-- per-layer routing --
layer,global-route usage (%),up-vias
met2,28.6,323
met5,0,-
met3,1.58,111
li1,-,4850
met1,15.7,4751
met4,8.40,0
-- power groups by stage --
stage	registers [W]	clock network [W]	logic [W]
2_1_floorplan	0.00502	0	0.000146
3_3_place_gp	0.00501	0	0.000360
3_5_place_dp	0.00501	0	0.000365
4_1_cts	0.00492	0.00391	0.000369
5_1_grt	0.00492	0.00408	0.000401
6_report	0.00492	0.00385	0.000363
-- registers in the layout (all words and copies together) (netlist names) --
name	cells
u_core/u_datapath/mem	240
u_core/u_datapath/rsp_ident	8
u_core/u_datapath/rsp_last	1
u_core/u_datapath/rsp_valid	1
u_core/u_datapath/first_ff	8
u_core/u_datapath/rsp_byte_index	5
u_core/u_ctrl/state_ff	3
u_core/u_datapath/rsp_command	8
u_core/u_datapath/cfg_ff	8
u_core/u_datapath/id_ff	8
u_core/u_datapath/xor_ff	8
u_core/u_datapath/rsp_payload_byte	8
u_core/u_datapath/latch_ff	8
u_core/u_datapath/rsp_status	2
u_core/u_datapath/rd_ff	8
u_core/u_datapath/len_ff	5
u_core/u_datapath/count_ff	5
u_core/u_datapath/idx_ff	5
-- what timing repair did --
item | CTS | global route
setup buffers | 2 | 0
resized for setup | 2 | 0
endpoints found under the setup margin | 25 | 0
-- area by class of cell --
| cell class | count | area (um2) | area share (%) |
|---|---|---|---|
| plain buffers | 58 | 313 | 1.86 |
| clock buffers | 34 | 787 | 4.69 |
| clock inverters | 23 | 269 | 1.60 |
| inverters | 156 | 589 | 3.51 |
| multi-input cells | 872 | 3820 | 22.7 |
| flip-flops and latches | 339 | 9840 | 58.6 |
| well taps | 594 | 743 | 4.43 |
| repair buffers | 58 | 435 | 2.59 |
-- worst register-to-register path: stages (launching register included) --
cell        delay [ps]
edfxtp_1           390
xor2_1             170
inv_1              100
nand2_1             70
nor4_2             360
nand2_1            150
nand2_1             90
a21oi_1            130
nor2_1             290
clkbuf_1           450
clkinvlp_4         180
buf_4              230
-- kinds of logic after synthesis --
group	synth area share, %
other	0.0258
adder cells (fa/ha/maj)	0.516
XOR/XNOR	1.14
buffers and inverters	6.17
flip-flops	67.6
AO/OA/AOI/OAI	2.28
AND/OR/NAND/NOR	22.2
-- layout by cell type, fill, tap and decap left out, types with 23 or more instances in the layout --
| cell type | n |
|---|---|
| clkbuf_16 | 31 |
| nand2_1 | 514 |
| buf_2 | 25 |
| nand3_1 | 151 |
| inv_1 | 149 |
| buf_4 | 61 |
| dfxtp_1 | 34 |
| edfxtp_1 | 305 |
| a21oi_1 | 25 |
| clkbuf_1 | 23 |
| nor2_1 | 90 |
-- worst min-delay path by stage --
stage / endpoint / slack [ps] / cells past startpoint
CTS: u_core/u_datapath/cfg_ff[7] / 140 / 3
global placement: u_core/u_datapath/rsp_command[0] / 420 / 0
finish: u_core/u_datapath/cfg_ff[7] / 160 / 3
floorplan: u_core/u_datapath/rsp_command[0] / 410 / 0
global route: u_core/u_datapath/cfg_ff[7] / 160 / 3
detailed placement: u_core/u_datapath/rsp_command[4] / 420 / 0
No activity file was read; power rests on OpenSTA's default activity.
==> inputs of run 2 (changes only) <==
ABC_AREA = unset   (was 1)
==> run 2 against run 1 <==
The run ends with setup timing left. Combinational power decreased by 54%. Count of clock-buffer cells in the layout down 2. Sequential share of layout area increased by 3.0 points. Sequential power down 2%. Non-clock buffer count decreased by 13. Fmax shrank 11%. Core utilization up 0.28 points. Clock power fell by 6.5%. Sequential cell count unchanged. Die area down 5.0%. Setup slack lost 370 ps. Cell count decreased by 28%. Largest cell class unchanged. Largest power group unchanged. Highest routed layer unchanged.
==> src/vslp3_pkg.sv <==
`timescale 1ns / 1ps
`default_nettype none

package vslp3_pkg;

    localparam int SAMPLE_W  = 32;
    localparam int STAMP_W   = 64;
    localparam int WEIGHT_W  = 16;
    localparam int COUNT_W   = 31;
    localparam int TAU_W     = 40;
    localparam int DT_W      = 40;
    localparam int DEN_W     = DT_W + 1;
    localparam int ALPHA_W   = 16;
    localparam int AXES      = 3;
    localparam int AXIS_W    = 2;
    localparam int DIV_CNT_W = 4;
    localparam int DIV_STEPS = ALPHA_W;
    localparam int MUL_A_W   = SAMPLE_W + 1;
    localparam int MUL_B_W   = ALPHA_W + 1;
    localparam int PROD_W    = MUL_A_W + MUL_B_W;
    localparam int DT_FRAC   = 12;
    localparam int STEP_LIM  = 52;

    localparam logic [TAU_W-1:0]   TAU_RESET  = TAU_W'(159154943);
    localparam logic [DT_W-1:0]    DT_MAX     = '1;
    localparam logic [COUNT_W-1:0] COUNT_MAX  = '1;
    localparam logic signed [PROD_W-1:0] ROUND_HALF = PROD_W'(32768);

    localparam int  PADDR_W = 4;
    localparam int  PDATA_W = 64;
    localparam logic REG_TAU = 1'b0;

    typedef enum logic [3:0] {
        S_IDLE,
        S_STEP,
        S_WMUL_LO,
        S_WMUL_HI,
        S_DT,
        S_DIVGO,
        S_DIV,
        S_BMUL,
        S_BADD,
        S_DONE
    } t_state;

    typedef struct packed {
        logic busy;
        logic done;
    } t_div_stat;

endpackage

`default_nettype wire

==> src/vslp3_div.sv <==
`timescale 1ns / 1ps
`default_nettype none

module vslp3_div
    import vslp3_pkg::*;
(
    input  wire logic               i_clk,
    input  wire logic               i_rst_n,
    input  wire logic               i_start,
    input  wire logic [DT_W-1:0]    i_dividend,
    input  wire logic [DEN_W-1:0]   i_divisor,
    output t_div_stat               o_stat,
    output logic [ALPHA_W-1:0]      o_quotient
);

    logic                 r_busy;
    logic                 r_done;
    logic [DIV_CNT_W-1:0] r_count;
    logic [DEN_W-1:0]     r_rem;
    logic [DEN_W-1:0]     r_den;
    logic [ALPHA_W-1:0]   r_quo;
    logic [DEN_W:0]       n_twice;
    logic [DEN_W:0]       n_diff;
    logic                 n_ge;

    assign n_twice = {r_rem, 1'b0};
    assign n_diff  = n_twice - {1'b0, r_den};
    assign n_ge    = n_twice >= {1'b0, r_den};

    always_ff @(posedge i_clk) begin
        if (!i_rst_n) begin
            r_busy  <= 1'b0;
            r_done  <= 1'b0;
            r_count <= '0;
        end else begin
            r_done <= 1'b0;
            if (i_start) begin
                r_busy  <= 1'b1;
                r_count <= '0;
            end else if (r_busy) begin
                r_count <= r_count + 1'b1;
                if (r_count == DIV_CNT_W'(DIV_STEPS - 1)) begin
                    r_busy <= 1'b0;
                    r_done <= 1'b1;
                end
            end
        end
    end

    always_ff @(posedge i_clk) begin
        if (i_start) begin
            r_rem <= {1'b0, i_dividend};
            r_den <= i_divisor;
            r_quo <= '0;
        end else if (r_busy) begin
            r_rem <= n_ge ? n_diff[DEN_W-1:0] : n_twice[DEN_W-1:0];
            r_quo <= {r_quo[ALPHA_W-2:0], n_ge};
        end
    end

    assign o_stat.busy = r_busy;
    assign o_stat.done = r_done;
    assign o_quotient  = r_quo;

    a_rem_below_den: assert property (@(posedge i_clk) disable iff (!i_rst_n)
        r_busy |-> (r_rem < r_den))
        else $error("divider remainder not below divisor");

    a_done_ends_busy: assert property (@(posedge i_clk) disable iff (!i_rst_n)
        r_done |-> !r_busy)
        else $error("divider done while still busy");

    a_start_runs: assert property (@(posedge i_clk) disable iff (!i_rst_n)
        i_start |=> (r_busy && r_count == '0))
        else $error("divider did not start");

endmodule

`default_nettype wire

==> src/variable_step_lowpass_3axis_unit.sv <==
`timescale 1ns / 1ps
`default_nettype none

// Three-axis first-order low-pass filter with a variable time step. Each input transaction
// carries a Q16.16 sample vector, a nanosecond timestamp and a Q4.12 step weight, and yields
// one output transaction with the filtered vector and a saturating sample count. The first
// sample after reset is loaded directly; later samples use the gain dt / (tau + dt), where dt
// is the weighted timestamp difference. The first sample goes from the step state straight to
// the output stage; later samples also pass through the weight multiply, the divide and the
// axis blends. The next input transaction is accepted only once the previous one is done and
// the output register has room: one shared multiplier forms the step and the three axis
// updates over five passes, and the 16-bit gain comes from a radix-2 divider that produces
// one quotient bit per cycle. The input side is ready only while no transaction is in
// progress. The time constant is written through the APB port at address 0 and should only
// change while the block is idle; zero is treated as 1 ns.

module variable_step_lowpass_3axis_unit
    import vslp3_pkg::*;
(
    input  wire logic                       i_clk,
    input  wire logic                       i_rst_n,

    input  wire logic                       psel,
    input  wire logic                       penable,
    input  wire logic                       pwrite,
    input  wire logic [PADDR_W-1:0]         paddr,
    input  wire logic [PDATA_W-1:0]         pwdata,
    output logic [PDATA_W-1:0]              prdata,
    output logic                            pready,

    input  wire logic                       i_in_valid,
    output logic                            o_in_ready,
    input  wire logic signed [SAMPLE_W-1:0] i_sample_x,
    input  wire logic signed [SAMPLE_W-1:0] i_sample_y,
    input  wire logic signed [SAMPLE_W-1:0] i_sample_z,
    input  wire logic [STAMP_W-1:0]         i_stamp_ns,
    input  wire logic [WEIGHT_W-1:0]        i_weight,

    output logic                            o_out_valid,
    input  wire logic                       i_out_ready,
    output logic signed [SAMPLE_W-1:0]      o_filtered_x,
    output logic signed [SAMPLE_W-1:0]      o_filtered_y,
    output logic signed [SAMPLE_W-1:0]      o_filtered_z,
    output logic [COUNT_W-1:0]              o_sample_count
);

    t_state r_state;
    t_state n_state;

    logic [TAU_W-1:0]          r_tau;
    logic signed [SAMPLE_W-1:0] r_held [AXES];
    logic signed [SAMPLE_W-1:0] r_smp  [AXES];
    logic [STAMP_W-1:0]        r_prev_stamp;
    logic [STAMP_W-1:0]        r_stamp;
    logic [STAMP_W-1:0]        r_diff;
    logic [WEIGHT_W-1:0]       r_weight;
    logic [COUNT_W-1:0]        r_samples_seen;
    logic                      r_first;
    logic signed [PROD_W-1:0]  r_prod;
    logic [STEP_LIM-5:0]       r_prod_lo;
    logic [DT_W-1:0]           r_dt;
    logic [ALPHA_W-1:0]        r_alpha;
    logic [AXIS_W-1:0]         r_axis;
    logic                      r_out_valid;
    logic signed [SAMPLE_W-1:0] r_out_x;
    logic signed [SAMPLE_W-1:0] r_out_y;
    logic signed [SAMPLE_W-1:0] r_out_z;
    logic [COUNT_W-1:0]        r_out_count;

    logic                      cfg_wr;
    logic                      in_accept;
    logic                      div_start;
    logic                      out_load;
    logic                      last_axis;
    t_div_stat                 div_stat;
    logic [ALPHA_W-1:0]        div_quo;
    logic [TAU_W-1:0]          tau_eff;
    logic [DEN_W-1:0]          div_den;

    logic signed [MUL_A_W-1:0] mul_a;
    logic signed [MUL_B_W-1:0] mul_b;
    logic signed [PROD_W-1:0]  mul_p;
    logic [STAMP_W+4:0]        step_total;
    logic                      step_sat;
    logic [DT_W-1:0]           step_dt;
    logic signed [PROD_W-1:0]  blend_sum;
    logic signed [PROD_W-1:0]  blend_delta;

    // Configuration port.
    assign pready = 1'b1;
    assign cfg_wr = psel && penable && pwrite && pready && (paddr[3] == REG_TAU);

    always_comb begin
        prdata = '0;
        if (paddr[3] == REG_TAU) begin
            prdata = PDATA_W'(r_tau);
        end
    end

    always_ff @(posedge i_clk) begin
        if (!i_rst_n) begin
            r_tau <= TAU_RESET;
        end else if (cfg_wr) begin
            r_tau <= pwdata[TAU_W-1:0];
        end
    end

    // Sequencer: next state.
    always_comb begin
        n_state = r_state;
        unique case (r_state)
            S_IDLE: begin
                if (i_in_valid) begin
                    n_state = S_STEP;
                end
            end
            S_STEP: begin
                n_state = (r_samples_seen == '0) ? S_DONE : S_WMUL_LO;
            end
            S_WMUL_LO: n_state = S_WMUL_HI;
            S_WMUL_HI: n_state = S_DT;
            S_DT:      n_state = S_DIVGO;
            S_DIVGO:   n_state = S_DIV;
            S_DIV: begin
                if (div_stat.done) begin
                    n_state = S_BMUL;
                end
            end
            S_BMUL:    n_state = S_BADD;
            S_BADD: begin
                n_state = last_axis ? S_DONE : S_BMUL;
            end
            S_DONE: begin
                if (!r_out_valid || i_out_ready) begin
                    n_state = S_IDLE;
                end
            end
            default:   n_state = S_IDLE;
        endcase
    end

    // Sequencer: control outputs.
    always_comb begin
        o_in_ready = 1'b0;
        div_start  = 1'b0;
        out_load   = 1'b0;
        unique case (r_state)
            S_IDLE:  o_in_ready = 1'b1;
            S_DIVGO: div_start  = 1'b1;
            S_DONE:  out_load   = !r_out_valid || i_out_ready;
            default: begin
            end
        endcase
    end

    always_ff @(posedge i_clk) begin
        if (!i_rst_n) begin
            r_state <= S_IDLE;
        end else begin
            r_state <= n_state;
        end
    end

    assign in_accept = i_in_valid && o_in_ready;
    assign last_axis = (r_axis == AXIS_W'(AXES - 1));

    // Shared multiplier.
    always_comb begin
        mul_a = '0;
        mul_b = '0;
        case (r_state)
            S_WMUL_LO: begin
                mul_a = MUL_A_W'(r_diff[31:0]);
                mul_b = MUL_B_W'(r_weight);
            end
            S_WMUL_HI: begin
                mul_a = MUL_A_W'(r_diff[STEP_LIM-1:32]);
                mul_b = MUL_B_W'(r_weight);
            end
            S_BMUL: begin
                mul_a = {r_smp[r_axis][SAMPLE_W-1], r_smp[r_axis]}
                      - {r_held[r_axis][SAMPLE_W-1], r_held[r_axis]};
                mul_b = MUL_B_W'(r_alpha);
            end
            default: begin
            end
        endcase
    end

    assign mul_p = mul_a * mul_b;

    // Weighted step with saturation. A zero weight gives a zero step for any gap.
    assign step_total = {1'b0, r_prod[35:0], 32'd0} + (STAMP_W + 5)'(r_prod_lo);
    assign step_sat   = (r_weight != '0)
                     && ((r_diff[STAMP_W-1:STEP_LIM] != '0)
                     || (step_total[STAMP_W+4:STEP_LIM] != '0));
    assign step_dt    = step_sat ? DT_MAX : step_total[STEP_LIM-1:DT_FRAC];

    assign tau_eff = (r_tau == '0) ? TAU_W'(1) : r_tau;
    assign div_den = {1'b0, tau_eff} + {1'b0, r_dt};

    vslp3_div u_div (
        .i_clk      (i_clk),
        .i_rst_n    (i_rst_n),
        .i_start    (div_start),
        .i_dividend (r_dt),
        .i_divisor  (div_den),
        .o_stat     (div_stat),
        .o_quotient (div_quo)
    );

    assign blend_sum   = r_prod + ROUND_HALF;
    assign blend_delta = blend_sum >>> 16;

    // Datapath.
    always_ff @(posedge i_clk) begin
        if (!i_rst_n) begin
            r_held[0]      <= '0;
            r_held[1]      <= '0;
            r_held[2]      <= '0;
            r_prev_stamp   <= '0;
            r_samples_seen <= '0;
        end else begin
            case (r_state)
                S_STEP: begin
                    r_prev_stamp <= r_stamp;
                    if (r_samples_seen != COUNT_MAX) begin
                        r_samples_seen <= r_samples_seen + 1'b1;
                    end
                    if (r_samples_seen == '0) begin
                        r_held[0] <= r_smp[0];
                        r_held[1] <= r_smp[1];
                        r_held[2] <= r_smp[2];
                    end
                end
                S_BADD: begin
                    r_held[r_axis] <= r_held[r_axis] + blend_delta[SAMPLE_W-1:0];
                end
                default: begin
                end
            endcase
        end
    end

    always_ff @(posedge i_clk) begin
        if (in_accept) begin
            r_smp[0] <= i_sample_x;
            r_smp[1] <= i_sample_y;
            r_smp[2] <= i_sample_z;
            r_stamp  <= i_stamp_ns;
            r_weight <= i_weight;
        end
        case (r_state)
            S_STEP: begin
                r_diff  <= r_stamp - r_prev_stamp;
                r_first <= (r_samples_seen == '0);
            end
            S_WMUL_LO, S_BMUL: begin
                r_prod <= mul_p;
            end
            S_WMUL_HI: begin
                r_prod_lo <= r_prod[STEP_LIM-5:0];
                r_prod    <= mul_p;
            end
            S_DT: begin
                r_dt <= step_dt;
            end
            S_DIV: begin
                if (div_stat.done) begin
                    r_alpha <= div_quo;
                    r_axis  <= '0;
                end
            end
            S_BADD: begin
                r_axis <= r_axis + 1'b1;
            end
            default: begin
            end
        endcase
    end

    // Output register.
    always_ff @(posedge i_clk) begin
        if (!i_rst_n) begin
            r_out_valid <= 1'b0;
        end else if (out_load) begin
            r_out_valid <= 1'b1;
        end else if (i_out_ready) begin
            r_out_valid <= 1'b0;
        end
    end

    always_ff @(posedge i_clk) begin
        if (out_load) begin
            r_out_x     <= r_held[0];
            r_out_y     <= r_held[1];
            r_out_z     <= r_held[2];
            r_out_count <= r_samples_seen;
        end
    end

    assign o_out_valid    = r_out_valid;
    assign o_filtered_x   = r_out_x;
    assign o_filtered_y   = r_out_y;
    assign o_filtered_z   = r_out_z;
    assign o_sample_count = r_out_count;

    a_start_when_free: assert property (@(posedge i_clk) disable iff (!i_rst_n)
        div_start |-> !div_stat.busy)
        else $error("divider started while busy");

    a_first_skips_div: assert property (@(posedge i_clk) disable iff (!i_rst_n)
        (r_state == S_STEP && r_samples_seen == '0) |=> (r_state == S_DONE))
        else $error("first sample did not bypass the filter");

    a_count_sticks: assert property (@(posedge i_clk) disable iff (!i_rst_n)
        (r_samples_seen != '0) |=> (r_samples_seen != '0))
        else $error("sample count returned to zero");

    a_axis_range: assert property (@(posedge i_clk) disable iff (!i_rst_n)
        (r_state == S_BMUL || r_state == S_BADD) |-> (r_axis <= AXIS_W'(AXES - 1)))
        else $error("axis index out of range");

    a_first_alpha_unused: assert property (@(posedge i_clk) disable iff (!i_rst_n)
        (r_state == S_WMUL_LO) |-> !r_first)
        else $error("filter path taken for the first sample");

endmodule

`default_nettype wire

**Exercise goal**
With the first line of the material as the start and the line containing "743 | 4.43 |" as the end, repeat that span exactly and add nothing.

**Solution to this problem**
-- per-layer routing --
layer,global-route usage (%),up-vias
met2,28.6,323
met5,0,-
met3,1.58,111
li1,-,4850
met1,15.7,4751
met4,8.40,0
-- power groups by stage --
stage	registers [W]	clock network [W]	logic [W]
2_1_floorplan	0.00502	0	0.000146
3_3_place_gp	0.00501	0	0.000360
3_5_place_dp	0.00501	0	0.000365
4_1_cts	0.00492	0.00391	0.000369
5_1_grt	0.00492	0.00408	0.000401
6_report	0.00492	0.00385	0.000363
-- registers in the layout (all words and copies together) (netlist names) --
name	cells
u_core/u_datapath/mem	240
u_core/u_datapath/rsp_ident	8
u_core/u_datapath/rsp_last	1
u_core/u_datapath/rsp_valid	1
u_core/u_datapath/first_ff	8
u_core/u_datapath/rsp_byte_index	5
u_core/u_ctrl/state_ff	3
u_core/u_datapath/rsp_command	8
u_core/u_datapath/cfg_ff	8
u_core/u_datapath/id_ff	8
u_core/u_datapath/xor_ff	8
u_core/u_datapath/rsp_payload_byte	8
u_core/u_datapath/latch_ff	8
u_core/u_datapath/rsp_status	2
u_core/u_datapath/rd_ff	8
u_core/u_datapath/len_ff	5
u_core/u_datapath/count_ff	5
u_core/u_datapath/idx_ff	5
-- what timing repair did --
item | CTS | global route
setup buffers | 2 | 0
resized for setup | 2 | 0
endpoints found under the setup margin | 25 | 0
-- area by class of cell --
| cell class | count | area (um2) | area share (%) |
|---|---|---|---|
| plain buffers | 58 | 313 | 1.86 |
| clock buffers | 34 | 787 | 4.69 |
| clock inverters | 23 | 269 | 1.60 |
| inverters | 156 | 589 | 3.51 |
| multi-input cells | 872 | 3820 | 22.7 |
| flip-flops and latches | 339 | 9840 | 58.6 |
| well taps | 594 | 743 | 4.43 |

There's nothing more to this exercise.